This is the 20th annual edition of this report that analyses where current spreads are relative to default risk using historical rating agency data. Since the late 1990s, we have been to both sides of the default and spread spectrum on a few occasions. If these 20 years have taught us anything, it is that default cycles are part of the fabric of financial markets, as are extreme spread ranges. At the moment we remain in a relatively low default world with spreads towards the tighter end of their historical range. We’ve been here before, though, and while such an environment can be long-lasting – and appear bulletproof in real time – it inevitably ends at some point.

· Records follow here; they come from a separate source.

--- config.mk ---
export PLATFORM = sky130hd
export DESIGN_NAME = fu_core
export DESIGN_NICKNAME = d
export VERILOG_FILES = /design/src/rtl/fu_pkg.sv /design/src/rtl/fu_decode.sv /design/src/rtl/fu_arith.sv /design/src/rtl/fu_logic.sv /design/src/rtl/fu_shift.sv /design/src/rtl/fu_core.sv
export SDC_FILE = /design/constraint.sdc
export NUM_CORES = 1
export LEC_CHECK = 0
export BUFFER_PORTS_ARGS = -buffer_cell sky130_fd_sc_hd__buf_2
export CORE_MARGIN = 5
export CORE_UTILIZATION = 55
export DETAILED_ROUTE_END_ITERATION = 6
export GPL_TIMING_DRIVEN = 1
export PLACE_DENSITY = 0.93
export SYNTH_ARGS = -nofsm -noshare
export SYNTH_HDL_FRONTEND = slang
export SYNTH_HIERARCHICAL = 1
export SYNTH_SLANG_ARGS = --single-unit
--- constraint.sdc ---
create_clock -name vclk -period 3.9
set_clock_uncertainty 0.05 [all_clocks]
set_input_delay 0.195 -clock vclk [all_inputs]
set_output_delay 0.195 -clock vclk [all_outputs]
set_load 0.01 [all_outputs]
--- src/rtl/fu_pkg.sv ---
package fu_pkg;
  typedef enum logic [1:0] {
    Y_ZERO = 2'b00,
    Y_B    = 2'b01,
    Y_NOTB = 2'b10,
    Y_ONES = 2'b11
  } ysel_e;

  typedef enum logic [1:0] {
    SRC_ARITH = 2'b00,
    SRC_LOGIC = 2'b01,
    SRC_SHIFT = 2'b10
  } src_e;

  typedef enum logic [1:0] {
    LOP_AND  = 2'b00,
    LOP_OR   = 2'b01,
    LOP_XOR  = 2'b10,
    LOP_NOTA = 2'b11
  } lop_e;

  typedef enum logic [1:0] {
    SH_PASS  = 2'b00,
    SH_RIGHT = 2'b01,
    SH_LEFT  = 2'b10,
    SH_ZERO  = 2'b11
  } shop_e;

  typedef struct packed {
    src_e  src;
    ysel_e ysel;
    logic  cin;
    lop_e  lop;
    shop_e shop;
  } fu_ctrl_t;

  localparam int unsigned FS_W = 4;
endpackage

--- src/rtl/fu_decode.sv ---
module fu_decode
  import fu_pkg::*;
(
  input  logic [FS_W-1:0] fs_i,
  output fu_ctrl_t        ctrl_o
);
  always_comb begin
    ctrl_o.ysel = ysel_e'(fs_i[2:1]);
    ctrl_o.cin  = fs_i[0];
    ctrl_o.lop  = lop_e'(fs_i[1:0]);
    ctrl_o.shop = shop_e'(fs_i[1:0]);
    if (!fs_i[3])     ctrl_o.src = SRC_ARITH;
    else if (!fs_i[2]) ctrl_o.src = SRC_LOGIC;
    else              ctrl_o.src = SRC_SHIFT;
  end
endmodule

--- src/rtl/fu_arith.sv ---
module fu_arith
  import fu_pkg::*;
#(
  parameter int unsigned WIDTH = 8
) (
  input  logic [WIDTH-1:0] a_i,
  input  logic [WIDTH-1:0] b_i,
  input  ysel_e            ysel_i,
  input  logic             cin_i,
  output logic [WIDTH-1:0] sum_o,
  output logic             cout_o,
  output logic             ovf_o
);
  localparam int unsigned MSB = WIDTH - 1;

  logic [WIDTH-1:0] y;
  logic [WIDTH:0]   ext_sum;

  // B-input steering, one gate pair per bit
  for (genvar i = 0; i < WIDTH; i++) begin : g_yin
    assign y[i] = (b_i[i] & ysel_i[0]) | (~b_i[i] & ysel_i[1]);
  end

  assign ext_sum = {1'b0, a_i} + {1'b0, y} + {{WIDTH{1'b0}}, cin_i};
  assign sum_o   = ext_sum[WIDTH-1:0];
  assign cout_o  = ext_sum[WIDTH];
  assign ovf_o   = (a_i[MSB] == y[MSB]) && (sum_o[MSB] != a_i[MSB]);
endmodule

--- src/rtl/fu_logic.sv ---
module fu_logic
  import fu_pkg::*;
#(
  parameter int unsigned WIDTH = 8
) (
  input  logic [WIDTH-1:0] a_i,
  input  logic [WIDTH-1:0] b_i,
  input  lop_e             op_i,
  output logic [WIDTH-1:0] res_o
);
  always_comb begin
    unique case (op_i)
      LOP_AND:  res_o = a_i & b_i;
      LOP_OR:   res_o = a_i | b_i;
      LOP_XOR:  res_o = a_i ^ b_i;
      default:  res_o = ~a_i;
    endcase
  end
endmodule

--- src/rtl/fu_shift.sv ---
module fu_shift
  import fu_pkg::*;
#(
  parameter int unsigned WIDTH = 8
) (
  input  logic [WIDTH-1:0] b_i,
  input  shop_e            op_i,
  input  logic             shr_fill_i,
  input  logic             shl_fill_i,
  output logic [WIDTH-1:0] res_o
);
  always_comb begin
    unique case (op_i)
      SH_PASS:  res_o = b_i;
      SH_RIGHT: res_o = {shr_fill_i, b_i[WIDTH-1:1]};
      SH_LEFT:  res_o = {b_i[WIDTH-2:0], shl_fill_i};
      default:  res_o = '0;
    endcase
  end
endmodule

--- src/rtl/fu_core.sv ---
module fu_core
  import fu_pkg::*;
#(
  parameter int unsigned WIDTH = 8
) (
  input  logic [WIDTH-1:0] a_i,
  input  logic [WIDTH-1:0] b_i,
  input  logic [3:0]       fs_i,
  input  logic             shr_fill_i,
  input  logic             shl_fill_i,
  output logic [WIDTH-1:0] f_o,
  output logic             v_o,
  output logic             c_o,
  output logic             n_o,
  output logic             z_o
);
  fu_ctrl_t         ctrl;
  logic [WIDTH-1:0] arith_res, logic_res, shift_res;
  logic             arith_c, arith_v;

  fu_decode i_dec (.fs_i(fs_i), .ctrl_o(ctrl));

  fu_arith #(.WIDTH(WIDTH)) i_arith (
    .a_i(a_i), .b_i(b_i), .ysel_i(ctrl.ysel), .cin_i(ctrl.cin),
    .sum_o(arith_res), .cout_o(arith_c), .ovf_o(arith_v)
  );

  fu_logic #(.WIDTH(WIDTH)) i_logic (
    .a_i(a_i), .b_i(b_i), .op_i(ctrl.lop), .res_o(logic_res)
  );

  fu_shift #(.WIDTH(WIDTH)) i_shift (
    .b_i(b_i), .op_i(ctrl.shop), .shr_fill_i(shr_fill_i),
    .shl_fill_i(shl_fill_i), .res_o(shift_res)
  );

  always_comb begin
    unique case (ctrl.src)
      SRC_ARITH: f_o = arith_res;
      SRC_LOGIC: f_o = logic_res;
      default:   f_o = shift_res;
    endcase
  end

  // carry and overflow only meaningful on the adder path
  assign c_o = (ctrl.src == SRC_ARITH) & arith_c;
  assign v_o = (ctrl.src == SRC_ARITH) & arith_v;
  assign n_o = f_o[WIDTH-1];
  assign z_o = ~|f_o;
endmodule

==> impl_metrics.py <==
metrics = {
    "grt": {
        "grt_first_pass_wirelength_um": 5000,
        "grt_pass1_vias": 1126,
        "grt_max_degree": 32,
        "grt.total_usage": 0.168,
        "grt-ovfl-total": 0,
        "antenna_found_initial": 0,
    },
    "yosys": {
        "synth_top_area_frac": 0.199,
        "synth_cells": 169,
        "synth_area_leaders": "ha_1 20%, mux4_2 12%, mux2i_1 11%, inv_1 6.8%, mux2_2 6.2%",
        "syn_nets": 216,
        "syn_avg_cell_area_um2": 8.55,
        "synth.largest_area_cell": "ha_1",
        "yosysWarnings": 6,
        "netlist_area_um2": 1450,
        "ys_seq_area_frac": 0,
        "yosysUniqueCellTypes": 34,
    },
    "detailed_routing": {
        "drtAntennaViolNets": 0,
        "drt-initial-drc-count": 52,
        "firstDrtPassIters": 4,
        "route.detailed.drc": 0,
        "wl_um": 3020,
        "wire_per_inst_um": 13.8,
        "vias_per_cell": 5.55,
        "vias": 1216,
    },
    "sta": {
        "finalHoldViolCount": 0,
        "post-route-min-period_ns": 3.29,
        "final-max-slew-violation-count": 0,
        "maxSlewHeadroom": 0.745,
        "setup_viol_count_final": 0,
        "post-route-period-util": 0.844,
        "setup_tns_ns": 0,
        "max_slew.worst_pin.slew_ns": 0.382,
        "fmax_ghz": 0.304,
        "rsz0062_at_grt": "false",
    },
    "power": {
        "power.ir.vdd_worst_uv": 91.9,
        "p_leak_uw": 0.000753,
        "power_density_nw_per_um2": 153,
    },
    "final_layout": {
        "regArea_um2": 0,
        "diodes": 0,
        "seq_cells": 0,
        "area_growth_pct": 4.59,
        "stdcell_count": 219,
        "drive_gt1_frac": 0.312,
        "nFillCells": 251,
        "nClkBuffers": 0,
        "nets": 238,
    },
    "min_path": {
        "hold_depth": 6,
        "hold_start": "shr_fill_i",
        "hold_path_class": "in -> out",
        "hold-path-endpoint": "n_o",
    },
    "floorplan": {
        "die_h_um": 61.3,
        "start_util": 0.578,
        "rows": 18,
        "die_x_um": 61.3,
        "die_area_um2": 3750,
        "core_area_um2": 2500,
        "boundaryPins": 34,
    },
    "outcome": {
        "status": "finished, final reports clean",
    },
    "setup_path": {
        "arrival_ns": 3.05,
        "setup.worst_path.start_class": "input pin",
        "required_ns": 3.65,
        "crit_type": "in -> out",
        "cp_max_fo": 5,
        "critPathCaptureType": "output port",
    },
    "placement": {
        "io_buffers": 34,
        "dpl.cell_count": 219,
        "gp_congestion": 0.812,
        "place_hpwl_um": 2450,
    },
    "cts": {
        "cts-resized-gates": 0,
        "cts_setup_buffers": 0,
        "cts_hold_buf": 0,
    },
    "flow_run": {
        "drv_cap": 0,
    },
}
==> worst max-delay path, cell delays in order <==
cell,delay [ns]
buf_2,0.13
mux2_2,0.35
fa_1,0.42
fa_1,0.41
a21oi_1,0.25
nor2b_1,0.09
nor3_1,0.15
nor2_1,0.06
mux2i_1,0.13
o21ai_1,0.09
or4_1,0.55
nor2_1,0.10
buf_2,0.13
==> layer usage <==
metal | vias to the layer above | routed length (µm) | global-route usage | share of wire
met5 | - | 0 | 0 | 0
met4 | 0 | 0 | 0.00619 | 0
met3 | 0 | 151 | 0.0105 | 0.050
met2 | 26 | 1440 | 0.298 | 0.48
met1 | 562 | 1420 | 0.236 | 0.47
li1 | 628 | - | - | -
==> cell type report <==
cell class	instances	area [µm²]	share of cell area
inverter	26	97.6	0.0646
timing repair buffer	36	185	0.123
multi-input combinational	127	1190	0.788
tap	30	37.5	0.0248
==> stage by stage <==
step | area (µm²) | power, µW | setup slack, ns | hold WS [ns] | utilization
detailed placement | 1510 | 232 | 0.633 | 0.812 | 0.605
global route | 1510 | 261 | 0.344 | 0.857 | 0.605
floorplan | 1450 | 178 | 0.812 | 0.588 | -
global placement | 1510 | 224 | 0.737 | 0.811 | 0.605
finish | 1510 | 232 | 0.607 | 0.807 | 0.605
CTS | 1510 | 234 | 0.633 | 0.816 | 0.605
==> logic make-up (layout without fill, tap and decap cells) <==
family | after synthesis | in the layout | share of synthesized area
AO/OA/AOI/OAI | 30 | 30 | 0.128
XOR/XNOR | 5 | 5 | 0.0303
adder cells (fa/ha/maj) | 25 | 25 | 0.227
buffers and inverters | 42 | 62 | 0.176
multiplexers | 33 | 33 | 0.306
AND/OR/NAND/NOR | 34 | 34 | 0.133
==> cell usage in the layout, fill, tap and decap left out, drive strengths merged <==
master	count
or4	2
and2	1
inv	26
or3	1
nor3	3
o21ai	19
a21oi	5
ha	23
xnor2	4
nand3b	8
a21o	1
and2b	1
fa	2
nand2	10
xor2	1
o211ai	1
mux2	9
a211oi	1
mux2i	16
nor3b	2
o22ai	1
nor2	4
mux4	8
o21bai	1
o31ai	1
nor2b	2
buf	36
==> synthesized netlist by cell type, drive strengths merged <==
library cell and n:
buf 16, nand2 10, a21o 1, o211ai 1, o22ai 1, mux2i 16
and2 1, a21oi 5, nor3b 2, xor2 1, o31ai 1, or3 1
mux4 8, inv 26, ha 23, o21ai 19, nor2 4, fa 2
and2b 1, mux2 9, o21bai 1, nor2b 2, a211oi 1, or4 2
nand3b 8, nor3 3, xnor2 4
==> where the power goes <==
part | switching [µW] | total, µW | leakage, µW | internal, µW
combinational | 123 | 232 | 0.000753 | 109
clock | 0 | 0 | 0 | 0
sequential | 0 | 0 | 0 | 0
==> how the worst max path moves through the flow <==
stage / start / end / depth (start not counted)
floorplan: fs_i[1] / z_o / 12
global route: b_i[0] / z_o / 13
finish: b_i[0] / z_o / 13
global placement: b_i[0] / z_o / 13
CTS: b_i[0] / z_o / 13
detailed placement: b_i[0] / z_o / 13
Note: power is estimated with default switching activity, not from simulation.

We examine four recession-led default cycles (1981-, 1989-, 1998- and 2007-) and two non-recession-led mini default cycles (1985- and 2015-). Fed hiking cycles preceded default cycles by 1.5-3.5 years before the 1981, 1985, 1989 and 2007 cycles. The big miss was in 1998, but this was a shallower start to the default cycle, and the start of the May 1999- hiking cycle occurred well before defaults began to accelerate to elevated levels. So there was still some warning. In this cycle, the Fed started its regular hiking cycle in December 2016.
Before the four recessionary default cycles, the US unemployment rate fell below NAIRU (non-accelerating inflation rate of unemployment) 1-3.5 years before defaults picked up. In this cycle we fell below this level in Q4 2016. Before the same four recessionary default cycles, the US yield curve (YC) inverted 3 months to 24 months before defaults picked up. In this cycle we haven’t inverted yet but the US 2s10s is now at +44bps – the flattest in a decade. Given the Fed hiking cycle is ongoing (DB expects seven hikes to YE 2019), the risk of an inversion is building either through a Fed policy error or a market error where yields don’t rise enough to reflect growth/inflation risks.

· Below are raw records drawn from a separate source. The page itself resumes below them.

===== src/rtl/fe_word_walker.sv =====
module fe_word_walker #(
  parameter int unsigned CNT_W = 16
) (
  input  logic             clk,
  input  logic             rst_n,
  input  logic             clr_i,
  input  logic             adv_i,
  input  logic             active_i,
  input  logic [CNT_W-1:0] total_i,
  output logic [CNT_W-1:0] idx_o,
  output logic             last_o
);

  logic [CNT_W-1:0] idx_q, idx_d;
  logic             idx_en;

  always_comb begin
    idx_en = clr_i | adv_i;
    idx_d  = clr_i ? '0 : idx_q + 1'b1;
  end

  always_ff @(posedge clk or negedge rst_n) begin
    if (!rst_n)      idx_q <= '0;
    else if (idx_en) idx_q <= idx_d;
  end

  assign idx_o  = idx_q;
  assign last_o = (idx_q == total_i - 1'b1);

  // the word offset never leaves the selected region
  a_r5_idx_in_region: assert property (@(posedge clk) disable iff (!rst_n)
    active_i |-> (idx_q < total_i));

endmodule


===== src/rtl/fe_lat_timer.sv =====
module fe_lat_timer #(
  parameter int unsigned READ_LAT = 2
) (
  input  logic clk,
  input  logic rst_n,
  input  logic launch_i,
  output logic fire_o
);

  localparam int unsigned LW = $clog2(READ_LAT + 1);

  logic [LW-1:0] cnt_q, cnt_d;

  always_comb begin
    if (launch_i)           cnt_d = LW'(READ_LAT);
    else if (cnt_q != '0)   cnt_d = cnt_q - 1'b1;
    else                    cnt_d = cnt_q;
  end

  always_ff @(posedge clk or negedge rst_n) begin
    if (!rst_n) cnt_q <= '0;
    else        cnt_q <= cnt_d;
  end

  // data is due in the cycle where one count remains
  assign fire_o = (cnt_q == LW'(1));

  // a new read is never launched while one is still in flight
  a_r10_single_read: assert property (@(posedge clk) disable iff (!rst_n)
    launch_i |-> (cnt_q == '0));

endmodule


===== src/rtl/flashemu_pgm_engine.sv =====
module flashemu_pgm_engine
  import flashemu_pkg::*;
#(
  parameter int unsigned ADDR_W       = 32,
  parameter int unsigned DATA_W       = 32,
  parameter int unsigned PAGE_BYTES   = 128,
  parameter int unsigned SECTOR_PAGES = 128,
  parameter int unsigned ARRAY_PAGES  = 1024,
  parameter int unsigned PIDX_W       = 10,
  parameter int unsigned READ_LAT     = 2,
  parameter logic [ADDR_W-1:0] ARRAY_BASE = 'h0010_0000,
  parameter logic [ADDR_W-1:0] STAGE_BASE = 'h0000_2000
) (
  input  logic              clk,
  input  logic              rst_n,
  input  logic              req_pending,
  input  logic              req_erase,
  input  logic              req_whole,
  input  logic [PIDX_W-1:0] req_page,
  input  logic              done_ack,
  output logic              done,
  output logic              mem_valid,
  output logic              mem_we,
  output logic [ADDR_W-1:0] mem_addr,
  output logic [DATA_W-1:0] mem_wdata,
  input  logic              mem_ready,
  input  logic [DATA_W-1:0] mem_rdata
);

  localparam int unsigned BPW         = DATA_W / 8;
  localparam int unsigned BW_LOG      = $clog2(BPW);
  localparam int unsigned PAGE_WORDS  = PAGE_BYTES / BPW;
  localparam int unsigned PW_LOG      = $clog2(PAGE_WORDS);
  localparam int unsigned WOFF_W      = PIDX_W + PW_LOG;
  localparam int unsigned ARRAY_WORDS = ARRAY_PAGES * PAGE_WORDS;
  localparam int unsigned CNT_W       = $clog2(ARRAY_WORDS + 1);
  localparam int unsigned AW1         = ADDR_W + 1;
  localparam logic [ADDR_W:0] ARRAY_END = {1'b0, ARRAY_BASE} + AW1'(ARRAY_WORDS * BPW);

  fe_state_e         state_q, state_d;
  logic              lat_erase_q, lat_whole_q;
  logic [PIDX_W-1:0] lat_page_q;
  logic [DATA_W-1:0] stg_q, tgt_q;
  logic              take, rd_launch, rd_fire, wr_accept, last, busy;
  logic              cap_stg, cap_tgt;
  fe_op_e            op;
  logic [WOFF_W-1:0] start_word;
  logic [CNT_W-1:0]  word_total, word_idx;
  logic [ADDR_W-1:0] stg_addr, arr_addr;

  // ---------------- request latch ----------------
  assign take = (state_q == ST_IDLE) && req_pending;

  always_ff @(posedge clk or negedge rst_n) begin
    if (!rst_n) begin
      lat_erase_q <= 1'b0;
      lat_whole_q <= 1'b0;
      lat_page_q  <= '0;
    end else if (take) begin
      lat_erase_q <= req_erase;
      lat_whole_q <= req_whole;
      lat_page_q  <= req_page;
    end
  end

  fe_req_decode #(
    .PIDX_W       (PIDX_W),
    .PAGE_WORDS   (PAGE_WORDS),
    .SECTOR_PAGES (SECTOR_PAGES),
    .ARRAY_PAGES  (ARRAY_PAGES),
    .WOFF_W       (WOFF_W),
    .CNT_W        (CNT_W)
  ) u_decode (
    .erase_i      (lat_erase_q),
    .whole_i      (lat_whole_q),
    .page_i       (lat_page_q),
    .op_o         (op),
    .start_word_o (start_word),
    .word_total_o (word_total)
  );

  // ---------------- word walker and read timer ----------------
  assign wr_accept = (state_q == ST_WRITE) && mem_ready;
  assign rd_launch = ((state_q == ST_RD_STG) || (state_q == ST_RD_TGT)) && mem_ready;
  assign busy      = (state_q != ST_IDLE) && (state_q != ST_DONE);

  fe_word_walker #(
    .CNT_W    (CNT_W)
  ) u_walker (
    .clk      (clk),
    .rst_n    (rst_n),
    .clr_i    (take),
    .adv_i    (wr_accept),
    .active_i (busy),
    .total_i  (word_total),
    .idx_o    (word_idx),
    .last_o   (last)
  );

  fe_lat_timer #(
    .READ_LAT (READ_LAT)
  ) u_timer (
    .clk      (clk),
    .rst_n    (rst_n),
    .launch_i (rd_launch),
    .fire_o   (rd_fire)
  );

  // ---------------- sequencer ----------------
  always_comb begin
    state_d = state_q;
    unique case (state_q)
      ST_IDLE:   if (req_pending) state_d = req_erase ? ST_WRITE : ST_RD_STG;
      ST_RD_STG: if (mem_ready)   state_d = ST_WT_STG;
      ST_WT_STG: if (rd_fire)     state_d = ST_RD_TGT;
      ST_RD_TGT: if (mem_ready)   state_d = ST_WT_TGT;
      ST_WT_TGT: if (rd_fire)     state_d = ST_WRITE;
      ST_WRITE: begin
        if (mem_ready) begin
          if (last)                   state_d = ST_DONE;
          else if (op == FE_OP_PROG)  state_d = ST_RD_STG;
          else                        state_d = ST_WRITE;
        end
      end
      ST_DONE:   if (done_ack)    state_d = ST_IDLE;
      default:                    state_d = ST_IDLE;
    endcase
  end

  always_ff @(posedge clk or negedge rst_n) begin
    if (!rst_n) state_q <= ST_IDLE;
    else        state_q <= state_d;
  end

  // ---------------- read data capture ----------------
  assign cap_stg = (state_q == ST_WT_STG) && rd_fire;
  assign cap_tgt = (state_q == ST_WT_TGT) && rd_fire;

  always_ff @(posedge clk or negedge rst_n) begin
    if (!rst_n)       stg_q <= '0;
    else if (cap_stg) stg_q <= mem_rdata;
  end

  always_ff @(posedge clk or negedge rst_n) begin
    if (!rst_n)       tgt_q <= '0;
    else if (cap_tgt) tgt_q <= mem_rdata;
  end

  // ---------------- memory port ----------------
  assign stg_addr  = STAGE_BASE + (ADDR_W'(word_idx) << BW_LOG);
  assign arr_addr  = ARRAY_BASE + ((ADDR_W'(start_word) + ADDR_W'(word_idx)) << BW_LOG);

  assign mem_valid = (state_q == ST_RD_STG) || (state_q == ST_RD_TGT) || (state_q == ST_WRITE);
  assign mem_we    = (state_q == ST_WRITE);
  assign mem_addr  = (state_q == ST_RD_STG) ? stg_addr : arr_addr;
  assign mem_wdata = (op == FE_OP_PROG) ? (stg_q & tgt_q) : '1;
  assign done      = (state_q == ST_DONE);

  // ---------------- assertions ----------------
  // a stalled access holds still
  a_r9_hold_on_stall: assert property (@(posedge clk) disable iff (!rst_n)
    (mem_valid && !mem_ready) |=> (mem_valid && $stable(mem_we) &&
                                   $stable(mem_addr) && $stable(mem_wdata)));

  // done only follows an accepted write
  a_r7_done_after_write: assert property (@(posedge clk) disable iff (!rst_n)
    $rose(done) |-> $past(mem_valid && mem_we && mem_ready));

  // done only drops after an acknowledge
  a_r8_done_until_ack: assert property (@(posedge clk) disable iff (!rst_n)
    $fell(done) |-> $past(done_ack));

  // writes stay inside the array
  a_r6_write_in_array: assert property (@(posedge clk) disable iff (!rst_n)
    (mem_valid && mem_we) |-> (({1'b0, mem_addr} >= {1'b0, ARRAY_BASE}) &&
                               ({1'b0, mem_addr} < ARRAY_END)));

  // erase data is all ones
  a_r4_erase_all_ones: assert property (@(posedge clk) disable iff (!rst_n)
    (mem_valid && mem_we && lat_erase_q) |-> (&mem_wdata));

endmodule


===== config.mk =====
export PLATFORM = sky130hd
export DESIGN_NAME = flashemu_pgm_engine
export DESIGN_NICKNAME = d
export VERILOG_FILES = /design/src/rtl/flashemu_pkg.sv /design/src/rtl/fe_req_decode.sv /design/src/rtl/fe_word_walker.sv /design/src/rtl/fe_lat_timer.sv /design/src/rtl/flashemu_pgm_engine.sv
export SDC_FILE = /design/constraint.sdc
export NUM_CORES = 1
export LEC_CHECK = 0
export ABC_AREA = 1
export CAP_MARGIN = 15
export CORE_MARGIN = 1.5
export CORE_UTILIZATION = 40
export DETAILED_ROUTE_END_ITERATION = 8
export DONT_BUFFER_PORTS = 1
export PLACE_DENSITY = 0.58
export SLEW_MARGIN = 15
export SYNTH_ARGS = -nofsm -noshare
export SYNTH_HDL_FRONTEND = slang
export SYNTH_SLANG_ARGS = --single-unit

===== constraint.sdc =====
create_clock -name clk -period 2.59 [get_ports clk]
set_clock_uncertainty 0.1 [all_clocks]
set_input_delay 0.518 -clock clk [delete_from_list [all_inputs] [get_ports clk]]
set_output_delay 0.518 -clock clk [all_outputs]
set_load 0.01 [all_outputs]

So, for the Fed hiking cycle and unemployment rate falling through NAIRU, the timer to the start of the next default cycle has started ticking – and if the last four recessions are anything to go by, the latest a serious default cycle will start is H1 2020. The timer from the yield curve indicator hasn’t yet started ticking, but we’re getting closer and closer to this point as Fed hikes continue and the back end of the curve stays stubbornly subdued. Given the shorter time lag historically between the YC and defaults, an inversion over the next 12 months could still signal a serious default cycle starting in 2020.